In fairness, Sam Carey was only partly right, because his notion was based on some false assumptions, but the key thing to note is this: in 1962, moving continents was madness, by 1965, it was pretty much the orthodox model.

I have tried in this book to stay with the best and safest bits of orthodoxy, but at any time, that which was orthodox can be defeated of overturned by a simple paradox. One new discovery is all it takes, as T. H. Huxley said while discussing historical work on the spontaneous generation of life:
But the great tragedy of science—the slaying of a beautiful hypothesis by an ugly fact—which is so constantly being enacted under the eyes of philosophers, was played almost immediately, for the benefit of Buffon and Needham.

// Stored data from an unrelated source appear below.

`src/design/mcdm_pkg.sv`:
```
// register map, field layout, reset values and types of the commutation delay manager
package mcdm_pkg;
	localparam int DATA_W = 32;
	localparam int ADDR_W = 8;
	localparam int TIMER_W = 8;
	localparam int RATIO_W = 4;
	localparam int PRESC_W = 16;

	localparam logic [7:0] ADDR_CTRL      = 8'h00;
	localparam logic [7:0] ADDR_RATIO     = 8'h04;
	localparam logic [7:0] ADDR_STATUS    = 8'h08;
	localparam logic [7:0] ADDR_MASK      = 8'h0c;
	localparam logic [7:0] ADDR_REQUEST   = 8'h10;
	localparam logic [7:0] ADDR_TIMER     = 8'h14;
	localparam logic [7:0] ADDR_COMPARE   = 8'h18;
	localparam logic [7:0] ADDR_DEMAG     = 8'h1c;
	localparam logic [7:0] ADDR_LATEST    = 8'h20;
	localparam logic [7:0] ADDR_PREVIOUS  = 8'h24;
	localparam logic [7:0] ADDR_WEIGHT    = 8'h28;

	localparam logic [1:0] RESP_OKAY   = 2'b00;
	localparam logic [1:0] RESP_SLVERR = 2'b10;

	// control register, bit 0 is clock_enable
	typedef struct packed {
		logic [1:0] speed_sensor_select;
		logic       interval_selector;
		logic       software_commutation_enable;
		logic       auto_switch_select;
		logic       clock_enable;
	} mcdm_ctrl_t;

	// status and mask share this layout, bit 0 is commutation_flag
	typedef struct packed {
		logic demag_flag;
		logic zero_flag;
		logic ratio_dec_flag;
		logic ratio_inc_flag;
		logic timer_overflow_flag;
		logic commutation_flag;
	} mcdm_irq_t;

	localparam int CTRL_W = $bits(mcdm_ctrl_t);
	localparam int IRQ_W  = $bits(mcdm_irq_t);

	localparam mcdm_ctrl_t       CTRL_RST   = '0;
	localparam mcdm_irq_t        IRQ_RST    = '0;
	localparam logic [RATIO_W-1:0] RATIO_RST  = 4'h0;
	localparam logic [RATIO_W-1:0] RATIO_MAX  = 4'hf;
	localparam logic [TIMER_W-1:0] TIMER_RST  = 8'h00;
	localparam logic [TIMER_W-1:0] TIMER_TOP  = 8'hff;
	localparam logic [TIMER_W-1:0] WEIGHT_RST = 8'h00;
	localparam logic [1:0]         TES_NONE   = 2'b00;

	typedef enum logic [1:0] {
		MS_IDLE = 2'b01,
		MS_MULT = 2'b10
	} mcdm_state_t;
endpackage

```
`src/design/mcdm_delay_manager.sv`:
```
// commutation delay manager: step timer, captures, multiplier, axi4-lite registers
//
// The placing of the registers and the AXI4-Lite interface to the registers were chosen for this implementation.
`timescale 1ns/1ps
`default_nettype none
module mcdm_delay_manager (
	input  wire logic                        aclk,
	input  wire logic                        aresetn,
	input  wire logic [mcdm_pkg::ADDR_W-1:0] awaddr,
	input  wire logic                        awvalid,
	output logic                             awready,
	input  wire logic [mcdm_pkg::DATA_W-1:0] wdata,
	input  wire logic [3:0]                  wstrb,
	input  wire logic                        wvalid,
	output logic                             wready,
	output logic [1:0]                       bresp,
	output logic                             bvalid,
	input  wire logic                        bready,
	input  wire logic [mcdm_pkg::ADDR_W-1:0] araddr,
	input  wire logic                        arvalid,
	output logic                             arready,
	output logic [mcdm_pkg::DATA_W-1:0]      rdata,
	output logic [1:0]                       rresp,
	output logic                             rvalid,
	input  wire logic                        rready,
	input  wire logic                        zero_cross_evt,
	input  wire logic                        demag_evt,
	output logic                             commutation_evt,
	output logic                             irq
);
	localparam int TW = mcdm_pkg::TIMER_W;

	function automatic logic is_mapped(input logic [mcdm_pkg::ADDR_W-1:0] a);
		unique case (a)
			mcdm_pkg::ADDR_CTRL, mcdm_pkg::ADDR_RATIO, mcdm_pkg::ADDR_STATUS,
			mcdm_pkg::ADDR_MASK, mcdm_pkg::ADDR_REQUEST, mcdm_pkg::ADDR_TIMER,
			mcdm_pkg::ADDR_COMPARE, mcdm_pkg::ADDR_DEMAG, mcdm_pkg::ADDR_LATEST,
			mcdm_pkg::ADDR_PREVIOUS, mcdm_pkg::ADDR_WEIGHT: is_mapped = 1'b1;
			default: is_mapped = 1'b0;
		endcase
	endfunction

	// up halves the value (slower clock), down doubles it
	function automatic logic [TW-1:0] shift_val(input logic [TW-1:0] v, input logic up,
			input logic dn);
		if (up) begin
			shift_val = v >> 1;
		end else if (dn) begin
			shift_val = v << 1;
		end else begin
			shift_val = v;
		end
	endfunction

	logic                                aw_held_r;
	logic                                w_held_r;
	logic [mcdm_pkg::ADDR_W-1:0]         aw_addr_r;
	logic [mcdm_pkg::DATA_W-1:0]         w_data_r;
	logic                                w_lane_r;
	logic                                bvalid_r;
	logic [1:0]                          bresp_r;
	logic                                rvalid_r;
	logic [1:0]                          rresp_r;
	logic [mcdm_pkg::DATA_W-1:0]         rdata_r;
	logic [mcdm_pkg::DATA_W-1:0]         rd_word;
	logic                                wr_fire;
	logic                                wr_en;

	mcdm_pkg::mcdm_ctrl_t                ctrl_r;
	mcdm_pkg::mcdm_irq_t                 status_r;
	mcdm_pkg::mcdm_irq_t                 mask_r;
	mcdm_pkg::mcdm_irq_t                 status_set;
	mcdm_pkg::mcdm_irq_t                 status_clr;
	mcdm_pkg::mcdm_state_t               state_r;
	logic [mcdm_pkg::RATIO_W-1:0]        step_ratio_r;
	logic [mcdm_pkg::PRESC_W-1:0]        presc_cnt_r;
	logic [TW-1:0]                       step_timer_r;
	logic [TW-1:0]                       commutation_compare_r;
	logic [TW-1:0]                       demag_capture_compare_r;
	logic [TW-1:0]                       latest_zero_interval_r;
	logic [TW-1:0]                       previous_zero_interval_r;
	logic [TW-1:0]                       phase_weight_r;
	logic                                armed_r;
	logic                                demag_armed_r;
	logic                                ratio_increment_request_r;
	logic                                ratio_decrement_request_r;
	logic                                commut_r;

	logic                                running;
	logic                                switched;
	logic                                speed_mode;
	logic                                tick;
	logic                                commut;
	logic                                ovf;
	logic                                zero_go;
	logic                                shift_up;
	logic                                shift_dn;
	logic                                mult_load;
	logic                                early;
	logic                                req_wr;
	logic [2*TW-1:0]                     product;
	logic [TW-1:0]                       prod_hi;

	// axi4-lite write channel: address and data taken in either order
	assign awready = !aw_held_r;
	assign wready  = !w_held_r;
	assign bvalid  = bvalid_r;
	assign bresp   = bresp_r;
	assign wr_fire = aw_held_r && w_held_r && !bvalid_r;
	assign wr_en   = wr_fire && w_lane_r && is_mapped(aw_addr_r);

	always_ff @(posedge aclk) begin
		if (!aresetn) begin
			aw_held_r <= 1'b0;
			w_held_r  <= 1'b0;
			aw_addr_r <= '0;
			w_data_r  <= '0;
			w_lane_r  <= 1'b0;
			bvalid_r  <= 1'b0;
			bresp_r   <= mcdm_pkg::RESP_OKAY;
		end else begin
			if (awvalid && !aw_held_r) begin
				aw_held_r <= 1'b1;
				aw_addr_r <= awaddr;
			end else if (wr_fire) begin
				aw_held_r <= 1'b0;
			end
			if (wvalid && !w_held_r) begin
				w_held_r <= 1'b1;
				w_data_r <= wdata;
				w_lane_r <= wstrb[0];
			end else if (wr_fire) begin
				w_held_r <= 1'b0;
			end
			if (wr_fire) begin
				bvalid_r <= 1'b1;
				bresp_r  <= is_mapped(aw_addr_r) ? mcdm_pkg::RESP_OKAY : mcdm_pkg::RESP_SLVERR;
			end else if (bready) begin
				bvalid_r <= 1'b0;
			end
		end
	end

	// axi4-lite read channel
	assign arready = !rvalid_r;
	assign rvalid  = rvalid_r;
	assign rresp   = rresp_r;
	assign rdata   = rdata_r;

	always_comb begin
		rd_word = '0;
		unique case (araddr)
			mcdm_pkg::ADDR_CTRL:     rd_word[mcdm_pkg::CTRL_W-1:0] = ctrl_r;
			mcdm_pkg::ADDR_RATIO:    rd_word[mcdm_pkg::RATIO_W-1:0] = step_ratio_r;
			mcdm_pkg::ADDR_STATUS:   rd_word[mcdm_pkg::IRQ_W-1:0] = status_r;
			mcdm_pkg::ADDR_MASK:     rd_word[mcdm_pkg::IRQ_W-1:0] = mask_r;
			mcdm_pkg::ADDR_REQUEST:  rd_word[1:0] = {ratio_decrement_request_r,
					ratio_increment_request_r};
			mcdm_pkg::ADDR_TIMER:    rd_word[TW-1:0] = step_timer_r;
			mcdm_pkg::ADDR_COMPARE:  rd_word[TW-1:0] = commutation_compare_r;
			mcdm_pkg::ADDR_DEMAG:    rd_word[TW-1:0] = demag_capture_compare_r;
			mcdm_pkg::ADDR_LATEST:   rd_word[TW-1:0] = latest_zero_interval_r;
			mcdm_pkg::ADDR_PREVIOUS: rd_word[TW-1:0] = previous_zero_interval_r;
			mcdm_pkg::ADDR_WEIGHT:   rd_word[TW-1:0] = phase_weight_r;
			default:                 rd_word = '0;
		endcase
	end

	always_ff @(posedge aclk) begin
		if (!aresetn) begin
			rvalid_r <= 1'b0;
			rresp_r  <= mcdm_pkg::RESP_OKAY;
			rdata_r  <= '0;
		end else if (arvalid && !rvalid_r) begin
			rvalid_r <= 1'b1;
			rdata_r  <= rd_word;
			rresp_r  <= is_mapped(araddr) ? mcdm_pkg::RESP_OKAY : mcdm_pkg::RESP_SLVERR;
		end else if (rready) begin
			rvalid_r <= 1'b0;
		end
	end

	// timing core
	assign running    = ctrl_r.clock_enable;
	assign switched   = !ctrl_r.auto_switch_select;
	assign speed_mode = ctrl_r.speed_sensor_select != mcdm_pkg::TES_NONE;
	assign tick       = running && (presc_cnt_r ==
			mcdm_pkg::PRESC_W'((32'h1 << step_ratio_r) - 32'h1));
	assign zero_go    = running && zero_cross_evt;
	assign req_wr     = wr_en && aw_addr_r == mcdm_pkg::ADDR_REQUEST;

	assign product   = {8'h00, phase_weight_r} * {8'h00, (ctrl_r.interval_selector ?
			latest_zero_interval_r : previous_zero_interval_r)};
	assign prod_hi   = product[2*TW-1:TW];
	assign mult_load = state_r == mcdm_pkg::MS_MULT && !switched &&
			!ctrl_r.software_commutation_enable;
	assign early     = prod_hi <= step_timer_r;

	assign commut = running && !speed_mode && (
			(tick && armed_r && step_timer_r == commutation_compare_r) ||
			(mult_load && early));
	assign ovf    = tick && step_timer_r == mcdm_pkg::TIMER_TOP && !commut;
	assign shift_up = commut && switched && ratio_increment_request_r &&
			step_ratio_r != mcdm_pkg::RATIO_MAX;
	assign shift_dn = commut && switched && ratio_decrement_request_r &&
			step_ratio_r != mcdm_pkg::RATIO_RST;

	always_ff @(posedge aclk) begin
		if (!aresetn) begin
			state_r <= mcdm_pkg::MS_IDLE;
		end else begin
			unique case (state_r)
				mcdm_pkg::MS_IDLE: begin
					if (zero_go && !switched && !speed_mode) begin
						state_r <= mcdm_pkg::MS_MULT;
					end
				end
				mcdm_pkg::MS_MULT: begin
					state_r <= mcdm_pkg::MS_IDLE;
				end
			endcase
		end
	end

	always_ff @(posedge aclk) begin
		if (!aresetn) begin
			presc_cnt_r <= '0;
		end else if (!running || tick || commut || (zero_go && !switched)) begin
			presc_cnt_r <= '0;
		end else begin
			presc_cnt_r <= presc_cnt_r + mcdm_pkg::PRESC_W'(1);
		end
	end

	always_ff @(posedge aclk) begin
		if (!aresetn) begin
			ctrl_r         <= mcdm_pkg::CTRL_RST;
			mask_r         <= mcdm_pkg::IRQ_RST;
			phase_weight_r <= mcdm_pkg::WEIGHT_RST;
		end else if (wr_en) begin
			if (aw_addr_r == mcdm_pkg::ADDR_CTRL) begin
				ctrl_r <= w_data_r[mcdm_pkg::CTRL_W-1:0];
			end
			if (aw_addr_r == mcdm_pkg::ADDR_MASK) begin
				mask_r <= w_data_r[mcdm_pkg::IRQ_W-1:0];
			end
			if (aw_addr_r == mcdm_pkg::ADDR_WEIGHT) begin
				phase_weight_r <= w_data_r[TW-1:0];
			end
		end
	end

	always_ff @(posedge aclk) begin
		if (!aresetn) begin
			step_ratio_r <= mcdm_pkg::RATIO_RST;
		end else if (wr_en && aw_addr_r == mcdm_pkg::ADDR_RATIO && !running) begin
			step_ratio_r <= w_data_r[mcdm_pkg::RATIO_W-1:0];
		end else if (shift_up) begin
			step_ratio_r <= step_ratio_r + 4'h1;
		end else if (shift_dn) begin
			step_ratio_r <= step_ratio_r - 4'h1;
		end
	end

	always_ff @(posedge aclk) begin
		if (!aresetn) begin
			ratio_increment_request_r <= 1'b0;
			ratio_decrement_request_r <= 1'b0;
		end else if (req_wr && !(w_data_r[0] && w_data_r[1])) begin
			ratio_increment_request_r <= w_data_r[0];
			ratio_decrement_request_r <= w_data_r[1];
		end else if (commut && switched) begin
			ratio_increment_request_r <= 1'b0;
			ratio_decrement_request_r <= 1'b0;
		end
	end

	always_ff @(posedge aclk) begin
		if (!aresetn) begin
			step_timer_r <= mcdm_pkg::TIMER_RST;
		end else if (!running) begin
			if (wr_en && aw_addr_r == mcdm_pkg::ADDR_TIMER) begin
				step_timer_r <= w_data_r[TW-1:0];
			end
		end else if (commut && switched && !speed_mode) begin
			step_timer_r <= mcdm_pkg::TIMER_RST;
		end else if (zero_go && !switched) begin
			step_timer_r <= mcdm_pkg::TIMER_RST;
		end else if (tick) begin
			step_timer_r <= step_timer_r + 8'h01;
		end
	end

	always_ff @(posedge aclk) begin
		if (!aresetn) begin
			latest_zero_interval_r   <= mcdm_pkg::TIMER_RST;
			previous_zero_interval_r <= mcdm_pkg::TIMER_RST;
		end else if (zero_go) begin
			latest_zero_interval_r   <= step_timer_r;
			previous_zero_interval_r <= latest_zero_interval_r;
		end else if (!running && wr_en) begin
			if (aw_addr_r == mcdm_pkg::ADDR_LATEST) begin
				latest_zero_interval_r <= w_data_r[TW-1:0];
			end
			if (aw_addr_r == mcdm_pkg::ADDR_PREVIOUS) begin
				previous_zero_interval_r <= w_data_r[TW-1:0];
			end
		end else begin
			latest_zero_interval_r   <= shift_val(latest_zero_interval_r, shift_up, shift_dn);
			previous_zero_interval_r <= shift_val(previous_zero_interval_r, shift_up,
					shift_dn);
		end
	end

	always_ff @(posedge aclk) begin
		if (!aresetn) begin
			demag_capture_compare_r <= mcdm_pkg::TIMER_RST;
			demag_armed_r           <= 1'b0;
		end else if (wr_en && aw_addr_r == mcdm_pkg::ADDR_DEMAG) begin
			demag_capture_compare_r <= w_data_r[TW-1:0];
			demag_armed_r           <= 1'b1;
		end else if (running && demag_evt) begin
			demag_capture_compare_r <= step_timer_r;
			demag_armed_r           <= 1'b0;
		end else if (tick && demag_armed_r && step_timer_r == demag_capture_compare_r) begin
			demag_armed_r <= 1'b0;
		end else begin
			demag_capture_compare_r <= shift_val(demag_capture_compare_r, shift_up,
					shift_dn);
		end
	end

	always_ff @(posedge aclk) begin
		if (!aresetn) begin
			commutation_compare_r <= mcdm_pkg::TIMER_RST;
			armed_r               <= 1'b0;
		end else if (wr_en && aw_addr_r == mcdm_pkg::ADDR_COMPARE) begin
			commutation_compare_r <= w_data_r[TW-1:0];
			armed_r               <= 1'b1;
		end else if (mult_load) begin
			commutation_compare_r <= early ? step_timer_r : prod_hi;
			armed_r               <= !early;
		end else begin
			commutation_compare_r <= shift_val(commutation_compare_r, shift_up,
					shift_dn);
			if (commut && !switched) begin
				armed_r <= 1'b0;
			end
		end
	end

	// sticky status, set wins over a write-one clear
	always_comb begin
		status_set = mcdm_pkg::IRQ_RST;
		status_set.commutation_flag    = commut;
		status_set.timer_overflow_flag = ovf && !speed_mode;
		status_set.ratio_inc_flag      = shift_up;
		status_set.ratio_dec_flag      = shift_dn;
		status_set.zero_flag           = zero_go;
		status_set.demag_flag          = running && (demag_evt || (tick && demag_armed_r &&
				step_timer_r == demag_capture_compare_r));
		status_clr = mcdm_pkg::IRQ_RST;
		if (wr_en && aw_addr_r == mcdm_pkg::ADDR_STATUS) begin
			status_clr = w_data_r[mcdm_pkg::IRQ_W-1:0];
		end
	end

	always_ff @(posedge aclk) begin
		if (!aresetn) begin
			status_r <= mcdm_pkg::IRQ_RST;
			commut_r <= 1'b0;
		end else begin
			status_r <= (status_r & ~status_clr) | status_set;
			commut_r <= commut;
		end
	end

	assign irq             = |(status_r & mask_r);
	assign commutation_evt = commut_r;
endmodule
`default_nettype wire

```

—T. H. Huxley, Presidential address to the British Association in September, 1870.
My book (meaning Not Your Usual Rocks, still to be published) is about the facts—though I will later discuss a maverick theory about the origins of oil. I don’t believe it, but it is both entertaining, and instructive to consider as a way of seeing how science works.

By the time you are done, all of these will make perfect sense.